Western provinces threaten to derail HoS; CTA calls on Ottawa to react
OTTAWA, Ont. — The Canadian Trucking Alliance (CTA) has voiced concern that several Western Canadian provinces may not adopt the new federal hours-of-service rules, threatening the chance of a harmonized set of rules across Canada.
The CTA confirmed yesterday that several provinces are backing away from the rules, which are currently in effect in most provinces and took more than 10 years to reach. In a release, the CTA said some provinces are ignoring key elements of the new rules, exempting large numbers of vehicles from it or creating their own rules altogether.

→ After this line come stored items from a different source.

**config.mk**
```make
export PLATFORM = sky130hd
export DESIGN_NAME = mem_access_unit
export DESIGN_NICKNAME = d
export VERILOG_FILES = /design/src/rtl/mem_access_unit.sv
export SDC_FILE = /design/constraint.sdc
export NUM_CORES = 1
export LEC_CHECK = 0
export ABC_CLOCK_PERIOD_IN_PS = 3200
export BUFFER_PORTS_ARGS = -buffer_cell sky130_fd_sc_hd__buf_2
export CORE_MARGIN = 2
export CORE_UTILIZATION = 46
export CTS_CLUSTER_SIZE = 28
export DETAILED_ROUTE_END_ITERATION = 7
export HOLD_SLACK_MARGIN = 0.02
export PLACE_DENSITY = 0.75
export SYNTH_ARGS = -nofsm -noshare
export SYNTH_HDL_FRONTEND = slang
export SYNTH_SLANG_ARGS = --single-unit
```
**constraint.sdc**
```tcl
create_clock -name i_clk -period 3.2 [get_ports i_clk]
set_input_delay 0.16 -clock i_clk [delete_from_list [all_inputs] [get_ports i_clk]]
set_output_delay 0.16 -clock i_clk [all_outputs]
set_load 0.02 [all_outputs]
```
**src/rtl/mem_access_unit.sv**
```systemverilog
// Load/store front end: turns byte/half/word requests into one or two word-granular memory cycles.
// Define MEM_ACCESS_MISALIGNED_EN to split word-crossing accesses; otherwise misaligned requests fail.
module mem_access_unit #(
    parameter int unsigned ADDR_WIDTH = 30
) (
    input  logic                  i_clk,
    input  logic                  i_reset,
    input  logic                  i_req_valid,
    output logic                  o_req_ready,
    input  logic                  i_req_write,
    input  logic [1:0]            i_req_size,
    input  logic                  i_req_unsigned,
    input  logic [31:0]           i_req_addr,
    input  logic [31:0]           i_req_wdata,
    output logic                  o_resp_valid,
    output logic                  o_resp_error,
    output logic [31:0]           o_resp_rdata,
    output logic                  o_mem_enable,
    output logic [ADDR_WIDTH-1:0] o_mem_addr,
    output logic [3:0]            o_mem_write_enable,
    output logic [31:0]           o_mem_write_value,
    input  logic [31:0]           i_mem_read_value
);

    typedef enum logic [1:0] {StIdle, StAccess0, StAccess1, StDone} state_e;

    state_e                r_state;
    state_e                w_state_next;
    logic                  r_write;
    logic                  r_unsigned;
    logic                  r_error;
    logic [1:0]            r_size;
    logic [1:0]            r_offset;
    logic [ADDR_WIDTH-1:0] r_word_addr;
    logic [31:0]           r_wdata;
    logic [31:0]           r_rdata_lo;
    logic [23:0]           r_rdata_hi;

    logic                  w_req_error;
    logic [ADDR_WIDTH-1:0] w_word_addr_inc;
    logic [3:0]            w_base_mask;
    logic [7:0]            w_mask_wide;
    logic [63:0]           w_wdata_wide;
    logic [31:0]           w_read_low;
    logic [31:0]           w_rdata_ext;

`ifdef MEM_ACCESS_MISALIGNED_EN
    logic [2:0] w_bytes;
    logic       w_crossing;

    always_comb begin
        case (r_size)
            2'd0:    w_bytes = 3'd1;
            2'd1:    w_bytes = 3'd2;
            default: w_bytes = 3'd4;
        endcase
    end

    assign w_crossing  = ({1'b0, r_offset} + w_bytes) > 3'd4;
    assign w_req_error = (i_req_size == 2'd3);
`else
    assign w_req_error = (i_req_size == 2'd3)
                       | ((i_req_size == 2'd1) & i_req_addr[0])
                       | ((i_req_size == 2'd2) & (|i_req_addr[1:0]));
`endif

    assign w_word_addr_inc = r_word_addr + {{(ADDR_WIDTH-1){1'b0}}, 1'b1};

    always_comb begin
        case (r_size)
            2'd0:    w_base_mask = 4'b0001;
            2'd1:    w_base_mask = 4'b0011;
            default: w_base_mask = 4'b1111;
        endcase
    end

    // Low half of each wide vector feeds the first word, high half the second.
    assign w_mask_wide  = {4'b0000, w_base_mask} << r_offset;
    assign w_wdata_wide = {32'h0, r_wdata} << {r_offset, 3'b000};

    always_comb begin
        case (r_offset)
            2'd0:    w_read_low = r_rdata_lo;
            2'd1:    w_read_low = {r_rdata_hi[7:0],  r_rdata_lo[31:8]};
            2'd2:    w_read_low = {r_rdata_hi[15:0], r_rdata_lo[31:16]};
            default: w_read_low = {r_rdata_hi[23:0], r_rdata_lo[31:24]};
        endcase
    end

    always_comb begin
        case (r_size)
            2'd0:    w_rdata_ext = {{24{~r_unsigned & w_read_low[7]}},  w_read_low[7:0]};
            2'd1:    w_rdata_ext = {{16{~r_unsigned & w_read_low[15]}}, w_read_low[15:0]};
            default: w_rdata_ext = w_read_low;
        endcase
    end

    always_ff @(posedge i_clk) begin
        if (i_reset) begin
            r_state <= StIdle;
        end else begin
            r_state <= w_state_next;
        end
    end

    always_comb begin
        w_state_next = r_state;
        case (r_state)
            StIdle: begin
                if (i_req_valid) begin
                    w_state_next = w_req_error ? StDone : StAccess0;
                end
            end
`ifdef MEM_ACCESS_MISALIGNED_EN
            StAccess0: w_state_next = w_crossing ? StAccess1 : StDone;
`else
            StAccess0: w_state_next = StDone;
`endif
            StAccess1: w_state_next = StDone;
            default:   w_state_next = StIdle;
        endcase
    end

    always_comb begin
        o_req_ready        = 1'b0;
        o_resp_valid       = 1'b0;
        o_resp_error       = 1'b0;
        o_resp_rdata       = 32'h0;
        o_mem_enable       = 1'b0;
        o_mem_addr         = '0;
        o_mem_write_enable = 4'b0000;
        o_mem_write_value  = 32'h0;
        case (r_state)
            StIdle: o_req_ready = 1'b1;
            StAccess0: begin
                o_mem_enable = 1'b1;
                o_mem_addr   = r_word_addr;
                if (r_write) begin
                    o_mem_write_enable = w_mask_wide[3:0];
                    o_mem_write_value  = w_wdata_wide[31:0];
                end
            end
            StAccess1: begin
                o_mem_enable = 1'b1;
                o_mem_addr   = w_word_addr_inc;
                if (r_write) begin
                    o_mem_write_enable = w_mask_wide[7:4];
                    o_mem_write_value  = w_wdata_wide[63:32];
                end
            end
            default: begin
                o_resp_valid = 1'b1;
                o_resp_error = r_error;
                if (!r_write && !r_error) begin
                    o_resp_rdata = w_rdata_ext;
                end
            end
        endcase
    end

    always_ff @(posedge i_clk) begin
        if (i_reset) begin
            r_write     <= 1'b0;
            r_unsigned  <= 1'b0;
            r_error     <= 1'b0;
            r_size      <= 2'd0;
            r_offset    <= 2'd0;
            r_word_addr <= '0;
            r_wdata     <= 32'h0;
            r_rdata_lo  <= 32'h0;
            r_rdata_hi  <= 24'h0;
        end else begin
            if (r_state == StIdle && i_req_valid) begin
                r_write     <= i_req_write;
                r_unsigned  <= i_req_unsigned;
                r_error     <= w_req_error;
                r_size      <= i_req_size;
                r_offset    <= i_req_addr[1:0];
                r_word_addr <= i_req_addr[ADDR_WIDTH+1:2];
                r_wdata     <= i_req_wdata;
                r_rdata_lo  <= 32'h0;
                r_rdata_hi  <= 24'h0;
            end
            if (r_state == StAccess0 && !r_write) begin
                r_rdata_lo <= i_mem_read_value;
            end
            // The top byte of the second word can never land in a result.
            if (r_state == StAccess1 && !r_write) begin
                r_rdata_hi <= i_mem_read_value[23:0];
            end
        end
    end

endmodule
```
==> summary by stage <==
Yosys
The cell area that synthesis handed to floorplanning was 7420 sq um. The cell count after synthesis came out at 948. The fraction of registers with async set/reset is 0. For this run, the register share of the synthesized area comes to 0.343. After synthesis, the mean cell area works out to between 7 and 8 sq um. The portion of synthesized cell area occupied by the leading cell type is 0.343. Counting distinct cell types in the post-synthesis netlist gives 55. In the post-synthesis netlist, the biggest area contributors are sky130_fd_sc_hd__dfxtp_1, sky130_fd_sc_hd__nand2_1, sky130_fd_sc_hd__mux4_2, sky130_fd_sc_hd__a21oi_1, sky130_fd_sc_hd__a22oi_1. The prevailing post-synth register cell is sky130_fd_sc_hd__dfxtp_1. The number of warning messages in the yosys log is 0. The number of nets handed over by synthesis was 1057.

The library cell with the largest summed area after synthesis is sky130_fd_sc_hd__dfxtp_1. The total of flip-flops plus latches after synthesis is 127. The number of synthesized flops with an enable pin is 0.

Die
In this run the vertical extent of the chip is 131 microns. The die covers 17200 sq um. The floorplan row count is 46.

The floorplan step defined a core boundary enclosing roughly 16000 sq um. The initial standard-cell utilization of the core is 0.469. The floorplan die width is 131 microns. The top-level port count is 205.

Clock network
The number of clock sinks is 127. The clock latency on the worst-skew pair is 0.42 ns. In this run, CTS created clock tree buffers numbering 17.

The post-CTS clock slew at the launch and capture registers of the worst setup and hold paths is roughly 0.060 ns. The H-tree generated during clock tree synthesis spans 4 levels. The CTS tree is done. In this run the deepest clock path goes through 2 buffers. CTS placed an instance of sky130_fd_sc_hd__clkbuf_16 at the clock tree root.

Worst setup path
The startpoint of the worst register-to-register path is r_state[1]$_SDFFE_PP0P_. The endpoint of the most critical register-to-register path is r_rdata_lo[20]$_SDFFE_PP0P_. The number of cells on the worst reg-to-reg path is 7. The reg2reg setup slack is 0.87 ns.

The worst setup path is launched from a flop. The first element of the critical path is r_state[0]$_SDFFE_PP0P_. The type of element capturing the critical path is an output port. At the worst endpoint, the arrival time is ~2.8 ns. The critical path class is flop to output port. In this run the worst path has a maximum fanout of 18. The capture point of the worst path is o_mem_write_value[30]. The worst endpoint required time is between 3 and 4 ns.

Drt
For this block, the routed nets add up to 25300 microns of wire. The count of nets left with antenna violations once routing finished came out at 0. Dividing the detail-routed wire length by the instance count gives approximately 18 microns. Using the TritonRoute via totals, the vias-per-cell ratio works out to around 5.9. The first-pass iteration count of the detailed router is 8. The number of remaining DRC errors is 0. The initial DRC count is 797.

For this block, the via count after detailed routing is between 8000 and 9000.

GRT
For this run, global-route usage on met3 was measured as 0.0619. The aggregate global routing overflow is 0. The number of global-route vias before repair came to 7740. For met2 alone, demand over resource in global routing was 0.457. The largest net degree at the start of global routing is 80.

The global routing usage summed across all routing layers is 0.288. The first-pass GRT wire length is 39000 microns. The initial antenna violation count is 3. The highest-utilization routing layer at the global route stage is met2. For met1 alone, demand over resource in global routing was 0.376.

Timing
The final count of hold timing violations is 0. For the pin with the worst max-slew slack, the measured transition is 0.785 ns. The setup-violating endpoint count in the final report is 0. Setup repair after global routing left no endpoint under its margin.

The worst setup margin is 0.243 ns. For the final routed database, the setup TNS stands at 0 ns. The number of pins exceeding their max-slew limit in the final report is 0.

The worst path in the final design needs a cycle of 2.96 ns, including I/O delays and setup. The largest clock skew in the final design is 0.00806 ns. The highest achievable clock rate is 338 MHz. On the final layout, the worst hold slack is 0.0430 ns.

The period utilization is 0.924. Measured against its own limit, the worst slew margin works out to 0.475.

Pwr
IR analysis of the VDD net gives a maximum drop of 519 uV. The power density of the placed cells is between 500 and 600 nW/um^2. Power comes to 5.14 mW. The leakage power summed over all cells is 4.13 nW.

Placed design
In this run the tool buffered the top-level ports with 204 buffer cells. Summing all placed instances gives a cell area of 8530 sq um. The number of cells in the design after placement is 1305. OpenSTA, run right after detailed placement, puts the worst setup slack at between 0.6 and 0.7 ns.

After legalization and detailed placement, the total HPWL measured 16600 microns. The weighted congestion reported at the end of routability-driven placement is 0.974.

Run
The max-capacitance violation count is 0.

Final layout
In the final layout, the share of cells above drive strength 1 is 0.262. Measured on the finished design, the core utilization comes to 0.635. The design area is 10100 sq um.

The post-route non-filler standard cell count is roughly 1400. Relative to the synthesized area, the layout overhead comes to 35.5%. For this run, the post-layout net count is 1310.

Status
The flow ran to the end, and the final reports show no timing, DRC or antenna violations.

Min path
The class of the tightest hold or removal check is primary input to flop.
## kinds of logic (layout without fill, tap and decap cells)
family | Yosys count | count (layout) | share of synthesized area
AOI/OAI and AO/OA | 284 | 284 | 0.239
adders and majority gates | 6 | 6 | 0.0101
buffers and inverters | 104 | 370 | 0.0575
DFF | 127 | 127 | 0.343
muxes | 58 | 58 | 0.132
other | 0 | 3 | 0
and+or+nand+nor | 369 | 369 | 0.219
## repair_timing
item	4_1_cts	5_1_grt
hold buffers	93	0
endpoints found under the hold margin	105	0
gates resized for setup	0	1
setup endpoints to repair	0	8
setup buffers	0	0
## registers in the layout, indices dropped and copies added, names as in the netlist
register     count
r_error          1
r_unsigned       1
r_word_addr     30
r_rdata_hi      24
r_wdata         32
r_rdata_lo      32
r_size           2
r_state          2
r_write          1
r_offset         2
## layout by cell type, fill, tap and decap left out, drive strengths merged, types with 7 or more instances in the layout
cell type / synthesis / layout
a211oi: 11 / 11
a21o: 8 / 8
a21oi: 116 / 116
a22oi: 66 / 66
a31oi: 10 / 10
and2: 12 / 12
and3: 21 / 21
buf: 18 / 221
clkbuf: 62 / 18
clkinv: 1 / 7
dfxtp: 127 / 127
dlygate4sd3: 0 / 93
inv: 23 / 26
mux2: 10 / 10
mux2i: 18 / 18
mux4: 30 / 30
nand2: 192 / 192
nand3: 11 / 11
nand4: 8 / 8
nor2: 96 / 96
nor3: 8 / 8
o21ai: 41 / 41
o22ai: 10 / 10
## power by group
group          total [mW]  internal [mW]  switching, mW
clock                1.90           1.16          0.736
combinational        1.31          0.524          0.786
sequential           1.93           1.73          0.194
total                5.14           3.42           1.72
## critical path, cell delays in order (launching register included)
cell	delay (ns)
sky130_fd_sc_hd__dfxtp_1	0.40
sky130_fd_sc_hd__inv_1	0.09
sky130_fd_sc_hd__ha_2	0.53
sky130_fd_sc_hd__nand3_1	0.57
sky130_fd_sc_hd__a211oi_1	0.54
sky130_fd_sc_hd__buf_2	0.25
## area by class of cell
cell class                      count  area (sq um)
Inverter                           24          90.1
Clock inverter                     14           140
Multi-Input combinational cell    717          4460
Tap cell                          216           270
Clock buffer                       18           439
Fill cell                        1329          5770
Antenna cell                        3          7.51
Timing Repair Buffer              314          2090
Sequential cell                   127          2550
## synth_stat cells, types with 6 or more instances
library cell / instances
sky130_fd_sc_hd__a211oi_1: 11
sky130_fd_sc_hd__ha_1: 6
sky130_fd_sc_hd__nand3_1: 11
sky130_fd_sc_hd__inv_1: 23
sky130_fd_sc_hd__o21ai_2: 10
sky130_fd_sc_hd__mux2_2: 9
sky130_fd_sc_hd__clkbuf_1: 61
sky130_fd_sc_hd__and4_1: 6
sky130_fd_sc_hd__o21ai_0: 31
sky130_fd_sc_hd__mux4_2: 29
sky130_fd_sc_hd__buf_2: 13
sky130_fd_sc_hd__nand4_1: 7
sky130_fd_sc_hd__dfxtp_1: 127
sky130_fd_sc_hd__a22oi_1: 66
sky130_fd_sc_hd__nor2_1: 96
sky130_fd_sc_hd__mux2i_1: 17
sky130_fd_sc_hd__a21oi_1: 116
sky130_fd_sc_hd__a21o_1: 8
sky130_fd_sc_hd__nand2_1: 192
sky130_fd_sc_hd__o22ai_1: 10
sky130_fd_sc_hd__and2_1: 12
sky130_fd_sc_hd__nor3_1: 7
sky130_fd_sc_hd__and3_1: 21
sky130_fd_sc_hd__a31oi_1: 10
## worst min path at each step
stage,startpoint,to,slack (ns),cells past startpoint
floorplan,i_req_unsigned,r_unsigned$_SDFFE_PP0P_,0.30,2
global placement,i_req_wdata[15],r_wdata[15]$_SDFFE_PP0P_,0.40,3
detailed placement,i_req_addr[2],r_word_addr[0]$_SDFFE_PP0P_,0.41,3
CTS,i_mem_read_value[7],r_rdata_lo[7]$_SDFFE_PP0P_,0.02,3
global route,i_mem_read_value[11],r_rdata_hi[11]$_SDFFE_PP0P_,0.04,3
finish,i_mem_read_value[22],r_rdata_lo[22]$_SDFFE_PP0P_,0.04,3
## per-layer routing
| metal | routed length (microns) | part of all wire | vias to the layer above |
|---|---|---|---|
| met4 | 949 | 0.038 | 2 |
| met1 | 10500 | 0.41 | 3923 |
| met2 | 11800 | 0.47 | 470 |
| met5 | 13 | 0.00051 | - |
| met3 | 2050 | 0.081 | 84 |
| li1 | - | - | 3913 |
(Power assumes the default switching activity.)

The association is calling upon federal Transport Minister Lawrence Cannon to intervene and exercise his authority under the Motor Vehicle Act or to withhold infrastructure funding for renegade provinces.
From the outset of discussions more than 10 years ago to put a new hours of service rule in place, a fundamental perhaps the most important undertaking given to the trucking industry by the federal and provincial governments was that the new regulations would be uniformly applied across Canada as a National Safety Code standard instead of a hodge-podge of inconsistent provincial regulations, said CTA CEO David Bradley. Now, only 10 months after the coming-into-force of the federal regulations, we see a disturbing trend emerging that if left unchecked, will negate the basic principles of safety and regulatory harmonization.
Namely, B.C., Alberta and Saskatchewan have considered exempting logging trucks and those operating in the oil and gas industries from the federal rules. They also have considered exempting operators of vehicles below a weight threshold of 11,794 kg whereas the national standard is 4,500 kg.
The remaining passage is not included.